At the Paradox Convention 2017, the strategy game developer/publisher announced that they would be working with Harebrained Schemes as publisher of Battletech, the turn-based squad level tactical mech game that was an instant Kickstarter success in 2015. We’ve already spoken to the developers in-depth but this weekend will be our first chance to play, and I’ll be speaking to BattleTech creator Jordan Weisman about the collaboration with Paradox and the game itself.

This is the first Paradox Convention open to the public, a combined fanfest and press event. The public segment begins tomorrow and there will be talks by Paradox developers and third-parties, including Mojang, Frontier and Skylines developers Colossal Order. Along with the announcements, there’ll be hands-on with games, including the new Skylines expansion Mass Transit, and I’ll be playing everything available as well as talking to Paradox about the future of their grand strategy games in this, the fifth year of Crusader Kings 2.

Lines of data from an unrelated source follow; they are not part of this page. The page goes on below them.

--- config.mk ---
export PLATFORM = sky130hd
export DESIGN_NAME = decl_check_top
export DESIGN_NICKNAME = d
export VERILOG_FILES = /design/src/verilog/decl_check_pkg.sv /design/src/verilog/decl_check_regs.sv /design/src/verilog/decl_check_top.sv /design/src/verilog/decl_checker.sv
export VERILOG_INCLUDE_DIRS = /design/src /design/src/verilog
export SDC_FILE = /design/constraint.sdc
export NUM_CORES = 1
export LEC_CHECK = 0
export BUFFER_PORTS_ARGS = -buffer_cell sky130_fd_sc_hd__buf_4
export CAP_MARGIN = 20
export CORE_MARGIN = 2
export CORE_UTILIZATION = 60
export DETAILED_ROUTE_END_ITERATION = 12
export GPL_ROUTABILITY_DRIVEN = 0
export PLACE_DENSITY = 0.87
export SLEW_MARGIN = 20
export SYNTH_ARGS = -nofsm -noshare
export SYNTH_HDL_FRONTEND = slang
export SYNTH_SLANG_ARGS = --single-unit
--- constraint.sdc ---
create_clock -name clk -period 3.9 [get_ports clk]
set_clock_uncertainty 0.15 [all_clocks]
set_input_delay 0.78 -clock clk [delete_from_list [all_inputs] [get_ports clk]]
set_output_delay 0.78 -clock clk [all_outputs]
set_load 0.03 [all_outputs]
--- src/verilog/decl_check_defines.svh ---
`ifndef DECL_CHECK_DEFINES_SVH
`define DECL_CHECK_DEFINES_SVH

//////////////////////////////////////////////////
// Widths
//////////////////////////////////////////////////

`define DC_COUNT_W 16
`define DC_DATA_W  16
`define DC_ADDR_W  2

//////////////////////////////////////////////////
// Register map
//////////////////////////////////////////////////

`define DC_REG_CTRL   2'd0
`define DC_REG_ACCEPT 2'd1
`define DC_REG_REJECT 2'd2
`define DC_REG_REASON 2'd3

`endif

--- src/verilog/decl_check_pkg.sv ---
`include "decl_check_defines.svh"

package decl_check_pkg;

	// Plain vector types
	typedef logic [7:0]              char_t;
	typedef logic [`DC_COUNT_W-1:0]  count_t;
	typedef logic [`DC_DATA_W-1:0]   reg_data_t;
	typedef logic [`DC_ADDR_W-1:0]   reg_addr_t;

	// Why a declaration was thrown out
	typedef enum logic [2:0] {
		REASON_NONE            = 3'd0,
		REASON_BAD_KEYWORD     = 3'd1,
		REASON_NO_SPACE        = 3'd2,
		REASON_BAD_IDENT_START = 3'd3,
		REASON_BAD_IDENT_CHAR  = 3'd4,
		REASON_RESERVED_IDENT  = 3'd5
	} reason_t;

	// Recognizer states
	typedef enum logic [3:0] {
		ST_IDLE,
		ST_KW_I,
		ST_KW_N,
		ST_KW_T,
		ST_GAP,
		ST_IDENT,
		ST_IDENT_I,
		ST_IDENT_N,
		ST_IDENT_T,
		ST_TAIL,
		ST_SKIP
	} decl_state_t;

	// One-cycle verdict for a finished declaration
	typedef struct packed {
		logic    accept;
		logic    reject;
		reason_t reason;
	} decl_result_t;

endpackage

--- src/verilog/decl_check_regs.sv ---
`timescale 1ns/100ps
`include "decl_check_defines.svh"

module decl_check_regs import decl_check_pkg::*; (
	input  logic         clk,
	input  logic         reset,
	input  reg_addr_t    reg_addr,
	input  logic         reg_wr,
	input  reg_data_t    reg_wdata,
	input  logic         reg_rd,
	output reg_data_t    reg_rdata,
	input  decl_result_t result,
	output logic         enable
);

	localparam count_t COUNT_MAX = '1;

	count_t  accept_cnt;
	count_t  reject_cnt;
	reason_t last_reason;
	logic    ctrl_wr;
	logic    clear;

	//////////////////////////////////////////////////
	// Write decode
	//////////////////////////////////////////////////

	assign ctrl_wr = reg_wr && (reg_addr == `DC_REG_CTRL);
	// Bit 1 of CTRL is a self-clearing command
	assign clear   = ctrl_wr && reg_wdata[1];

	always_ff @(posedge clk) begin
		if (reset) begin
			enable <= 1'b0;
		end else if (ctrl_wr) begin
			enable <= reg_wdata[0];
		end
	end

	//////////////////////////////////////////////////
	// Counters and last reason
	//////////////////////////////////////////////////

	always_ff @(posedge clk) begin
		if (reset || clear) begin
			accept_cnt <= '0;
		end else if (result.accept && accept_cnt != COUNT_MAX) begin
			accept_cnt <= accept_cnt + 1'b1;
		end
	end

	always_ff @(posedge clk) begin
		if (reset || clear) begin
			reject_cnt <= '0;
		end else if (result.reject && reject_cnt != COUNT_MAX) begin
			reject_cnt <= reject_cnt + 1'b1;
		end
	end

	always_ff @(posedge clk) begin
		if (reset || clear) begin
			last_reason <= REASON_NONE;
		end else if (result.reject) begin
			last_reason <= result.reason;
		end
	end

	//////////////////////////////////////////////////
	// Read mux
	//////////////////////////////////////////////////

	// Data shows up the cycle after the strobe and holds until the next read
	always_ff @(posedge clk) begin
		if (reset) begin
			reg_rdata <= '0;
		end else if (reg_rd) begin
			case (reg_addr)
				`DC_REG_CTRL: begin
					reg_rdata <= reg_data_t'(enable);
				end
				`DC_REG_ACCEPT: begin
					reg_rdata <= reg_data_t'(accept_cnt);
				end
				`DC_REG_REJECT: begin
					reg_rdata <= reg_data_t'(reject_cnt);
				end
				`DC_REG_REASON: begin
					reg_rdata <= reg_data_t'(last_reason);
				end
				default: begin
					reg_rdata <= '0;
				end
			endcase
		end
	end

endmodule

--- src/verilog/decl_check_top.sv ---
`timescale 1ns/100ps

module decl_check_top import decl_check_pkg::*; (
	input  logic         clk,
	input  logic         reset,

	// Character stream
	input  char_t        ch,

	// Register port
	input  reg_addr_t    reg_addr,
	input  logic         reg_wr,
	input  reg_data_t    reg_wdata,
	input  logic         reg_rd,
	output reg_data_t    reg_rdata,

	// Per-declaration verdict
	output decl_result_t result
);

	logic enable;

	//////////////////////////////////////////////////
	// Recognizer
	//////////////////////////////////////////////////

	decl_checker u_checker (
		.clk    (clk),
		.reset  (reset),
		.enable (enable),
		.ch     (ch),
		.result (result)
	);

	//////////////////////////////////////////////////
	// Control and status
	//////////////////////////////////////////////////

	// Counts the verdicts and owns the enable bit
	decl_check_regs u_regs (
		.clk       (clk),
		.reset     (reset),
		.reg_addr  (reg_addr),
		.reg_wr    (reg_wr),
		.reg_wdata (reg_wdata),
		.reg_rd    (reg_rd),
		.reg_rdata (reg_rdata),
		.result    (result),
		.enable    (enable)
	);

endmodule

--- src/verilog/decl_checker.sv ---
`timescale 1ns/100ps

module decl_checker import decl_check_pkg::*; (
	input  logic         clk,
	input  logic         reset,
	input  logic         enable,
	input  char_t        ch,
	output decl_result_t result
);

	//////////////////////////////////////////////////
	// Character classes
	//////////////////////////////////////////////////

	logic is_alpha;
	logic is_digit;
	logic is_under;
	logic is_space;
	logic is_semi;
	logic is_ident_start;
	logic is_ident_char;

	assign is_alpha       = (ch >= "a" && ch <= "z") || (ch >= "A" && ch <= "Z");
	assign is_digit       = (ch >= "0" && ch <= "9");
	assign is_under       = (ch == "_");
	assign is_space       = (ch == " ");
	assign is_semi        = (ch == ";");
	assign is_ident_start = is_alpha || is_under;
	assign is_ident_char  = is_ident_start || is_digit;

	//////////////////////////////////////////////////
	// Next state
	//////////////////////////////////////////////////

	decl_state_t state;
	decl_state_t state_next;
	logic        accept_next;
	logic        fail;
	reason_t     fail_reason;

	always_comb begin
		state_next  = state;
		accept_next = 1'b0;
		fail        = 1'b0;
		fail_reason = REASON_NONE;

		case (state)
			ST_IDLE: begin
				// Leading spaces are fine, a bare semicolon is not
				if (is_space) begin
					state_next = ST_IDLE;
				end else if (ch == "i") begin
					state_next = ST_KW_I;
				end else begin
					fail        = 1'b1;
					fail_reason = REASON_BAD_KEYWORD;
				end
			end

			ST_KW_I: begin
				if (ch == "n") begin
					state_next = ST_KW_N;
				end else begin
					fail        = 1'b1;
					fail_reason = REASON_BAD_KEYWORD;
				end
			end

			ST_KW_N: begin
				if (ch == "t") begin
					state_next = ST_KW_T;
				end else begin
					fail        = 1'b1;
					fail_reason = REASON_BAD_KEYWORD;
				end
			end

			ST_KW_T: begin
				// Keyword must be followed by at least one space
				if (is_space) begin
					state_next = ST_GAP;
				end else begin
					fail        = 1'b1;
					fail_reason = REASON_NO_SPACE;
				end
			end

			ST_GAP: begin
				if (is_space) begin
					state_next = ST_GAP;
				end else if (ch == "i") begin
					state_next = ST_IDENT_I;
				end else if (is_ident_start) begin
					state_next = ST_IDENT;
				end else begin
					fail        = 1'b1;
					fail_reason = REASON_BAD_IDENT_START;
				end
			end

			ST_IDENT_I, ST_IDENT_N, ST_IDENT_T: begin
				// Name still looks like the keyword
				if (state == ST_IDENT_I && ch == "n") begin
					state_next = ST_IDENT_N;
				end else if (state == ST_IDENT_N && ch == "t") begin
					state_next = ST_IDENT_T;
				end else if (is_ident_char) begin
					state_next = ST_IDENT;
				end else if (state == ST_IDENT_T && (is_space || is_semi)) begin
					fail        = 1'b1;
					fail_reason = REASON_RESERVED_IDENT;
				end else if (is_space) begin
					state_next = ST_TAIL;
				end else if (is_semi) begin
					state_next  = ST_IDLE;
					accept_next = 1'b1;
				end else begin
					fail        = 1'b1;
					fail_reason = REASON_BAD_IDENT_CHAR;
				end
			end

			ST_IDENT: begin
				if (is_ident_char) begin
					state_next = ST_IDENT;
				end else if (is_space) begin
					state_next = ST_TAIL;
				end else if (is_semi) begin
					state_next  = ST_IDLE;
					accept_next = 1'b1;
				end else begin
					fail        = 1'b1;
					fail_reason = REASON_BAD_IDENT_CHAR;
				end
			end

			ST_TAIL: begin
				// Only spaces may sit between the name and the semicolon
				if (is_space) begin
					state_next = ST_TAIL;
				end else if (is_semi) begin
					state_next  = ST_IDLE;
					accept_next = 1'b1;
				end else begin
					fail        = 1'b1;
					fail_reason = REASON_BAD_IDENT_CHAR;
				end
			end

			ST_SKIP: begin
				if (is_semi) begin
					state_next = ST_IDLE;
				end
			end

			default: begin
				state_next = ST_IDLE;
			end
		endcase

		// A rejecting semicolon already closes the declaration
		if (fail) begin
			state_next = is_semi ? ST_IDLE : ST_SKIP;
		end
	end

	//////////////////////////////////////////////////
	// State and result registers
	//////////////////////////////////////////////////

	always_ff @(posedge clk) begin
		if (reset) begin
			state         <= ST_IDLE;
			result.accept <= 1'b0;
			result.reject <= 1'b0;
			result.reason <= REASON_NONE;
		end else if (enable) begin
			state         <= state_next;
			result.accept <= accept_next;
			result.reject <= fail;
			result.reason <= fail_reason;
		end else begin
			// Hold state and keep pulses low while the stream is paused
			result.accept <= 1'b0;
			result.reject <= 1'b0;
			result.reason <= REASON_NONE;
		end
	end

endmodule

Paradox opened the event by going through the highlights of 2017, all of which have been expansions: Stellaris: Utopia, Crusader Kings 2: Monks and Mystics, and Europa Universalis IV: Mandate of Heaven. The long life of these internally developed games is a core part of Paradox’s business model, but the company is also expanding as a publisher. That includes not only third-party originals like Battletech, but ports of existing titles such as Prison Architect on tablet.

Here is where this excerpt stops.